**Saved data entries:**
>>
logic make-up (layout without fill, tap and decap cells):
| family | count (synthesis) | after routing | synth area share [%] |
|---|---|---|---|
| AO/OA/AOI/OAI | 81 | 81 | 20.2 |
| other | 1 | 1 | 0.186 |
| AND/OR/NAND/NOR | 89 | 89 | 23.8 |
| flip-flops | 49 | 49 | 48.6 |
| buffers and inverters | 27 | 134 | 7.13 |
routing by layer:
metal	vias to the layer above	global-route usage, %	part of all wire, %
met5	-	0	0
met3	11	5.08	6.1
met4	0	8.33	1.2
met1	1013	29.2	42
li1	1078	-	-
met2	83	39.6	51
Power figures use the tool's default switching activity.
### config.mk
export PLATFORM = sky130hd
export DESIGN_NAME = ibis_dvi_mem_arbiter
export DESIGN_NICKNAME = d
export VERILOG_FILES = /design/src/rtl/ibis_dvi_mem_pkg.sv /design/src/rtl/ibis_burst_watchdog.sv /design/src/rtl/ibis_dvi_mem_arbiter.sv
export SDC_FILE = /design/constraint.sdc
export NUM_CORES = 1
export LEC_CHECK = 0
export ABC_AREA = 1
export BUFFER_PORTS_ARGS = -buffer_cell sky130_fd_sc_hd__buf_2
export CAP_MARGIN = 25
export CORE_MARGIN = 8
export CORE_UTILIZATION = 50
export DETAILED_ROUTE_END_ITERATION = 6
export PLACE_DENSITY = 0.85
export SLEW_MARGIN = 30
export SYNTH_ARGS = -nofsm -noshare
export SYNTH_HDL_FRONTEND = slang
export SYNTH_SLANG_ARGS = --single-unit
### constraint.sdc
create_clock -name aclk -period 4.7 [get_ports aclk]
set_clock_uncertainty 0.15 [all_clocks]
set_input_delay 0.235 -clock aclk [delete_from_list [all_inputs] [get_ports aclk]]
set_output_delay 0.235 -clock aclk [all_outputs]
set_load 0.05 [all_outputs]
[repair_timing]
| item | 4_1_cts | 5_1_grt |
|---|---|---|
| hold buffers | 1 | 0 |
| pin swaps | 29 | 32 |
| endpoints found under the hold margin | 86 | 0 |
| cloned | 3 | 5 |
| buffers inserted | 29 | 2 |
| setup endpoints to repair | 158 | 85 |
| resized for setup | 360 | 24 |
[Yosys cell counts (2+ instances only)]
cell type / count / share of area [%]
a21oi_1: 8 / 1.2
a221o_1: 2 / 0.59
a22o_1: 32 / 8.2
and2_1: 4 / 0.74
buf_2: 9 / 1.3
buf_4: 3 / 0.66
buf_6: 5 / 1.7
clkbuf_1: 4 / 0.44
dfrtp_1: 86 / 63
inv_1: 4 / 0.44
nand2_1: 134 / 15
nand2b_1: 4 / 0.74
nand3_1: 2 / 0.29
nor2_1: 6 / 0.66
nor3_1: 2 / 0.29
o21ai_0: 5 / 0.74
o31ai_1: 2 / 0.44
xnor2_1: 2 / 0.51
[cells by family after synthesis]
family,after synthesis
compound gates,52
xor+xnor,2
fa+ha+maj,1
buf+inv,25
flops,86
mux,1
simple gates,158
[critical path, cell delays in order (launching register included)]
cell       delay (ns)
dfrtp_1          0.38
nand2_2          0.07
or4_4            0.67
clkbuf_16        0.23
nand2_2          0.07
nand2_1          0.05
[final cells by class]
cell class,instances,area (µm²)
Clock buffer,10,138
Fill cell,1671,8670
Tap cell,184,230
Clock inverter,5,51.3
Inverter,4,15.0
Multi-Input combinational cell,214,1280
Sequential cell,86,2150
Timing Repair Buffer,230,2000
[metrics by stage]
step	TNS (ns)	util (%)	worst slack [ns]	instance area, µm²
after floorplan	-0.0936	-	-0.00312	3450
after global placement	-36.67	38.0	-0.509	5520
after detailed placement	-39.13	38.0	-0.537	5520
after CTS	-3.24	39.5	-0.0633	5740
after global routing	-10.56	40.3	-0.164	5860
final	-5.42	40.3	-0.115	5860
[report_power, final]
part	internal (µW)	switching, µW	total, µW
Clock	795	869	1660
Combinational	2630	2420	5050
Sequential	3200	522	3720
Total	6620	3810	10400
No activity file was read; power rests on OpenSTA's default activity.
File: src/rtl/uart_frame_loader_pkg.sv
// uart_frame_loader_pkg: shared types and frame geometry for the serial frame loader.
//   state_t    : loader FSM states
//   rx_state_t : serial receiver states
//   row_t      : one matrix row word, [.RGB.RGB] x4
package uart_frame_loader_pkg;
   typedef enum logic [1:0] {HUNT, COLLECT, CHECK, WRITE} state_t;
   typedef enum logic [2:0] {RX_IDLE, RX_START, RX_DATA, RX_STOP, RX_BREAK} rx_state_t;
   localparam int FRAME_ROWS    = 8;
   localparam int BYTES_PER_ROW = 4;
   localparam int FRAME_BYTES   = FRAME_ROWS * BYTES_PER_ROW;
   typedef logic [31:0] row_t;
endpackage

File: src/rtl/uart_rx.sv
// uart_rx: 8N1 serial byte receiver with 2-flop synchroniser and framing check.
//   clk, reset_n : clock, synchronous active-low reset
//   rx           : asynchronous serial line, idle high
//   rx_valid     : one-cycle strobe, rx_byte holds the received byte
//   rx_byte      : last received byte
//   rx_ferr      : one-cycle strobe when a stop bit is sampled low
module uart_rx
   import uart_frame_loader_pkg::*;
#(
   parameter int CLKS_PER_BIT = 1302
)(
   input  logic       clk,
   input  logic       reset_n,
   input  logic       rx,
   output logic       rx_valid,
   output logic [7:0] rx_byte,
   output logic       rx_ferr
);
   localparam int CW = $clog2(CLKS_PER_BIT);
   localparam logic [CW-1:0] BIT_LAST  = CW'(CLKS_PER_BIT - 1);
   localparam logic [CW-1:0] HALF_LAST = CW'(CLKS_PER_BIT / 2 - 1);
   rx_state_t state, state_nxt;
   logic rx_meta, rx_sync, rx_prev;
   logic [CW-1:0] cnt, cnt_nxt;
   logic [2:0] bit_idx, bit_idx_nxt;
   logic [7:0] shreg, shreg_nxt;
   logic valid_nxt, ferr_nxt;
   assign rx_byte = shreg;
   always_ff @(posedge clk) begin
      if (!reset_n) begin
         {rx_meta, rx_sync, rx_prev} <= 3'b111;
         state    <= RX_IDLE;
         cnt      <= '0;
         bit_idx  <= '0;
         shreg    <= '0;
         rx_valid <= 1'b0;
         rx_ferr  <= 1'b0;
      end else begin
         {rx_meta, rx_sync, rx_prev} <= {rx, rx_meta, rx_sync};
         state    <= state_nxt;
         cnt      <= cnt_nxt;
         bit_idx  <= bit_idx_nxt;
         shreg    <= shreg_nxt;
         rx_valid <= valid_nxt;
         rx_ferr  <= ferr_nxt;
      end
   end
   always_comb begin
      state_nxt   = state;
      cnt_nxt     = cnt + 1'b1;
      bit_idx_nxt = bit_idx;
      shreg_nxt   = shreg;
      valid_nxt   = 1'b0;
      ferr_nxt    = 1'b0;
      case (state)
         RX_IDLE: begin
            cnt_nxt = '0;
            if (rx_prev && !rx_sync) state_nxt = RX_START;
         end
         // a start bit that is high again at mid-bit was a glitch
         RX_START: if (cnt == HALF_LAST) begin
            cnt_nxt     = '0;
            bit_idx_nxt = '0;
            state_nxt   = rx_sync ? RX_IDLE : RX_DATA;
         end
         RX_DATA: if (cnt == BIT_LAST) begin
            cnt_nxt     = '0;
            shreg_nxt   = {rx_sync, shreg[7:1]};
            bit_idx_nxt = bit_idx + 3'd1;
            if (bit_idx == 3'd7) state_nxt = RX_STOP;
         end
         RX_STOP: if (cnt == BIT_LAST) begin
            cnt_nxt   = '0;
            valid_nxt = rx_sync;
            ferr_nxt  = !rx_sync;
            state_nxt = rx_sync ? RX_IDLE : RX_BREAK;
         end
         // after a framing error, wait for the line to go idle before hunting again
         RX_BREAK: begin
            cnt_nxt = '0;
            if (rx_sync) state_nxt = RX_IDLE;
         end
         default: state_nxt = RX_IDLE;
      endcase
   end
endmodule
<<
**Exercise goal:** Go through the records and gather the lines that hold "synthesis".

**Task answer:**
| family | count (synthesis) | after routing | synth area share [%] |
[cells by family after synthesis]
family,after synthesis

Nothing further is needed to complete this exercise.